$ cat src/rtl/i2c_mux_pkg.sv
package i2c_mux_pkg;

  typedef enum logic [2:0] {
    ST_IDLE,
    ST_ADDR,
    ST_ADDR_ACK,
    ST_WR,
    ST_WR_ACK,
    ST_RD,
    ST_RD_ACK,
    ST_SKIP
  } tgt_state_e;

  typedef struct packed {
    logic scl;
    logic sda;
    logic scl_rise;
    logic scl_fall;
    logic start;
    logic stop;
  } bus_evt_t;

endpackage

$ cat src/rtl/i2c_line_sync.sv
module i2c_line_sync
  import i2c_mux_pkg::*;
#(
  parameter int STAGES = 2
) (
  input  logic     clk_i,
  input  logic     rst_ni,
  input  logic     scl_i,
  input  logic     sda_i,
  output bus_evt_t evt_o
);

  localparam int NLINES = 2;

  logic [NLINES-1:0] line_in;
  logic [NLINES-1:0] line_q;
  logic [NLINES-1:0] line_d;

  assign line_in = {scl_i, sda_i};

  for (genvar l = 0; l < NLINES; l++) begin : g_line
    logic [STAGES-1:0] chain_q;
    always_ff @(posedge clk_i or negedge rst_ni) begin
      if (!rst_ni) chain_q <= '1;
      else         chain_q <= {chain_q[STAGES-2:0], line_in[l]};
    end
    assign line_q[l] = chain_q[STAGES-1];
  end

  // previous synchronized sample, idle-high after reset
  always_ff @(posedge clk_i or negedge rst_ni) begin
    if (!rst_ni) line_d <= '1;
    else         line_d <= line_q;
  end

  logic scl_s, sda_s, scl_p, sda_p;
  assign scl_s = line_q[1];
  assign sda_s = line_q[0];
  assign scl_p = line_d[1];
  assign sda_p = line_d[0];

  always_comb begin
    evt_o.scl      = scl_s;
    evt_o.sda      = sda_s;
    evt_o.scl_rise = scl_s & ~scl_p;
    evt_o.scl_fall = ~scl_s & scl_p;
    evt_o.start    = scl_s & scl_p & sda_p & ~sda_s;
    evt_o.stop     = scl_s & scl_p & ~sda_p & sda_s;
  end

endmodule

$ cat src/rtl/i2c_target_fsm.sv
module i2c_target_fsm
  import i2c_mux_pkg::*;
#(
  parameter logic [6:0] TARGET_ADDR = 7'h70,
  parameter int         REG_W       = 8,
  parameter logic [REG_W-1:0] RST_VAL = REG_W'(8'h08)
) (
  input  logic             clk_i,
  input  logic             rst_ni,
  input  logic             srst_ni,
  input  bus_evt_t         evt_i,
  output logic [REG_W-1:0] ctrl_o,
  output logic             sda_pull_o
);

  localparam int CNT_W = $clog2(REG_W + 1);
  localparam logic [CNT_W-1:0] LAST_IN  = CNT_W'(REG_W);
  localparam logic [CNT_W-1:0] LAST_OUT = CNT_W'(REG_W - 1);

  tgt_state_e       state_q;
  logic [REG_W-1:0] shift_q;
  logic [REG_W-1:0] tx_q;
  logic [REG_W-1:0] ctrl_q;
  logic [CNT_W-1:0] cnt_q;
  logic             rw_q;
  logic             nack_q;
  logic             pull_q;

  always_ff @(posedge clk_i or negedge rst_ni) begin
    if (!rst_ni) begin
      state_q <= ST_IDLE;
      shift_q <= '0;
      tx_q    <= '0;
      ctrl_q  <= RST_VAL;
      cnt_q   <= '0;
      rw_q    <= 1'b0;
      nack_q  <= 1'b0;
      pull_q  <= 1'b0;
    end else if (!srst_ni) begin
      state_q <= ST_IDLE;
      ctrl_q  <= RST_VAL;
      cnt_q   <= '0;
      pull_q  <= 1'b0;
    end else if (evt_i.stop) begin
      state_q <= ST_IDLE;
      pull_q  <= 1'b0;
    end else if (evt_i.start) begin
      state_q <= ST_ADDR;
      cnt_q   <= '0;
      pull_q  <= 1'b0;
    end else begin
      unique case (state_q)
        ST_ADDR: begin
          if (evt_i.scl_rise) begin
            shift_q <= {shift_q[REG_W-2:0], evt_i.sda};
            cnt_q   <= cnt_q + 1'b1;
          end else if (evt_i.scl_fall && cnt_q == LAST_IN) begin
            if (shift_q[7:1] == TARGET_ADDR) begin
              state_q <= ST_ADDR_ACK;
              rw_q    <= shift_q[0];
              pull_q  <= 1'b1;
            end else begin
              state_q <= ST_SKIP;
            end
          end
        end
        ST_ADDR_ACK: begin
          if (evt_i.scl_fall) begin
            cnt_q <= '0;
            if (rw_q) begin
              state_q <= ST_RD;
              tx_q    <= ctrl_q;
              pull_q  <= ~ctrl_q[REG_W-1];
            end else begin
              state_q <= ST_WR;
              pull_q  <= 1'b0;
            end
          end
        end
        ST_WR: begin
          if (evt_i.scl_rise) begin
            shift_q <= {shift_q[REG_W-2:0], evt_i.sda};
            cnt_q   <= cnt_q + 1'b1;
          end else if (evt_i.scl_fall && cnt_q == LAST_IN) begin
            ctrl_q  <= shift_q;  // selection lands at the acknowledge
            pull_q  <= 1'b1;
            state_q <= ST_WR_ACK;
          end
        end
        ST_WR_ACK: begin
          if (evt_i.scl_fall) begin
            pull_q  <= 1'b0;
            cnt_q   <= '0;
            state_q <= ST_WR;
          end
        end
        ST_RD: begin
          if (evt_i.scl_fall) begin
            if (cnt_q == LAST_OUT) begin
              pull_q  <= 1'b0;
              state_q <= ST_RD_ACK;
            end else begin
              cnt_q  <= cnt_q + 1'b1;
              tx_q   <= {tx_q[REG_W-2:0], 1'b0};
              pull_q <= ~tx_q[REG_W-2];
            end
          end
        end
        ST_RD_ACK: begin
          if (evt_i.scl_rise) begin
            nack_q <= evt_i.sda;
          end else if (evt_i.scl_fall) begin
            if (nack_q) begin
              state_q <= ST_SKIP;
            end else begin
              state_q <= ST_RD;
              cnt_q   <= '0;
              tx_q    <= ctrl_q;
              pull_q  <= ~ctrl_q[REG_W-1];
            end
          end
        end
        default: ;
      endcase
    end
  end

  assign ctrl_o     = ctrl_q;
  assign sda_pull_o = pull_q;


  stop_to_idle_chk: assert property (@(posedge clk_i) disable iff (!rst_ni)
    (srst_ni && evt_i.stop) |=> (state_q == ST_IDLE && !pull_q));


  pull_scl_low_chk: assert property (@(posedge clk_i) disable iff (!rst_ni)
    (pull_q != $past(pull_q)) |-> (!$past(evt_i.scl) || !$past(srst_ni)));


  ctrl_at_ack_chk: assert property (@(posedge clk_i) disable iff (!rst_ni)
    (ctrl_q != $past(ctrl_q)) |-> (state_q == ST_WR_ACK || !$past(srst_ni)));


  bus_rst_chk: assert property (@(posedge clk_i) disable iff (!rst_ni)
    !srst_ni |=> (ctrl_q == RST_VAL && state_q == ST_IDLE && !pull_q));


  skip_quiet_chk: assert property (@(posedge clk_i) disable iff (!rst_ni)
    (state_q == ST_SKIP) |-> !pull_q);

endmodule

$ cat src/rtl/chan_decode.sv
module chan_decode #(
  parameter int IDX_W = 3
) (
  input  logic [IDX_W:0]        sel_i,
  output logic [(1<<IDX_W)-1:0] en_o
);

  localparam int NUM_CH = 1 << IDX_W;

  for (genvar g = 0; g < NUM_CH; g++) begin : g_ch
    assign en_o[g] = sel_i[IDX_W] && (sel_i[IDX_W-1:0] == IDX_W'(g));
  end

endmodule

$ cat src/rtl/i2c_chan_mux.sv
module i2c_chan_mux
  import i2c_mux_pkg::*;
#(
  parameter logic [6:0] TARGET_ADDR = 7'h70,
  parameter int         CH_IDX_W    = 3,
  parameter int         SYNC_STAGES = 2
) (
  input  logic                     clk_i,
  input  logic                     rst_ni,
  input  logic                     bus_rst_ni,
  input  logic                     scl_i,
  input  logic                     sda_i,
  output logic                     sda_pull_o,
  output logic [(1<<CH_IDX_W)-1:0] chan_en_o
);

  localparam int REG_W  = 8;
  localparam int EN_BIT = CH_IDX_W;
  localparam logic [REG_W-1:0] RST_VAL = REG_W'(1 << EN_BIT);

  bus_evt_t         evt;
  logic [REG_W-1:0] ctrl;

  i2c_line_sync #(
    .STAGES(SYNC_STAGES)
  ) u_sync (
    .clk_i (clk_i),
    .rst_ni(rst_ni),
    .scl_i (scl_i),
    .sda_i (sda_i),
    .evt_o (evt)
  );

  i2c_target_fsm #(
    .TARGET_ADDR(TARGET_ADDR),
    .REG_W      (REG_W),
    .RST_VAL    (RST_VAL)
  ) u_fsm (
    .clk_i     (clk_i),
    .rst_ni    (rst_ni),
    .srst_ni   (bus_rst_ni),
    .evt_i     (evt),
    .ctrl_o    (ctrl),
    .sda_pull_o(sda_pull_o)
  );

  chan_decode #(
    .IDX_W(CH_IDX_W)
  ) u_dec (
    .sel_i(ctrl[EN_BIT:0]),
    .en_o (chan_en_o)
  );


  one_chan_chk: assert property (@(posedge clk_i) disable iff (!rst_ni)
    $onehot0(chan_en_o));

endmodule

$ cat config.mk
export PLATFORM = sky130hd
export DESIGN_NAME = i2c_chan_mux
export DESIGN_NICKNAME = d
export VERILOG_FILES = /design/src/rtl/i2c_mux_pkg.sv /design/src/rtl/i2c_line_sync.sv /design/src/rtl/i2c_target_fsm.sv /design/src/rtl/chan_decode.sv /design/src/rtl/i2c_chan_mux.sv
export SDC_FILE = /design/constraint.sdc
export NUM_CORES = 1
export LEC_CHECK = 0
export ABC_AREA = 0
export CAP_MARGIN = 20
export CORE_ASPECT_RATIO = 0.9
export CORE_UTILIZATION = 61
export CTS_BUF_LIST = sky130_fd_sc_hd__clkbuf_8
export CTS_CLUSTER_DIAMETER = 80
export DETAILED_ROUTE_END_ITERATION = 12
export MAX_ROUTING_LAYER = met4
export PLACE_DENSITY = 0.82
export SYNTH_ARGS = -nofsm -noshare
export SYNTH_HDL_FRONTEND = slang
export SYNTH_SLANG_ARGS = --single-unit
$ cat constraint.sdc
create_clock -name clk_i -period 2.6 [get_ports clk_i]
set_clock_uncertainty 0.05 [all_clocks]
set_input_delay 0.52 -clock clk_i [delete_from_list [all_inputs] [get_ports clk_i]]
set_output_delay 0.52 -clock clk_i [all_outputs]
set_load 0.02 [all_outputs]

--------------------------------------------------

** Task directions **
Each line containing the word "genvar" must be pulled from the listing and copied.

** Reply **
  for (genvar l = 0; l < NLINES; l++) begin : g_line
  for (genvar g = 0; g < NUM_CH; g++) begin : g_ch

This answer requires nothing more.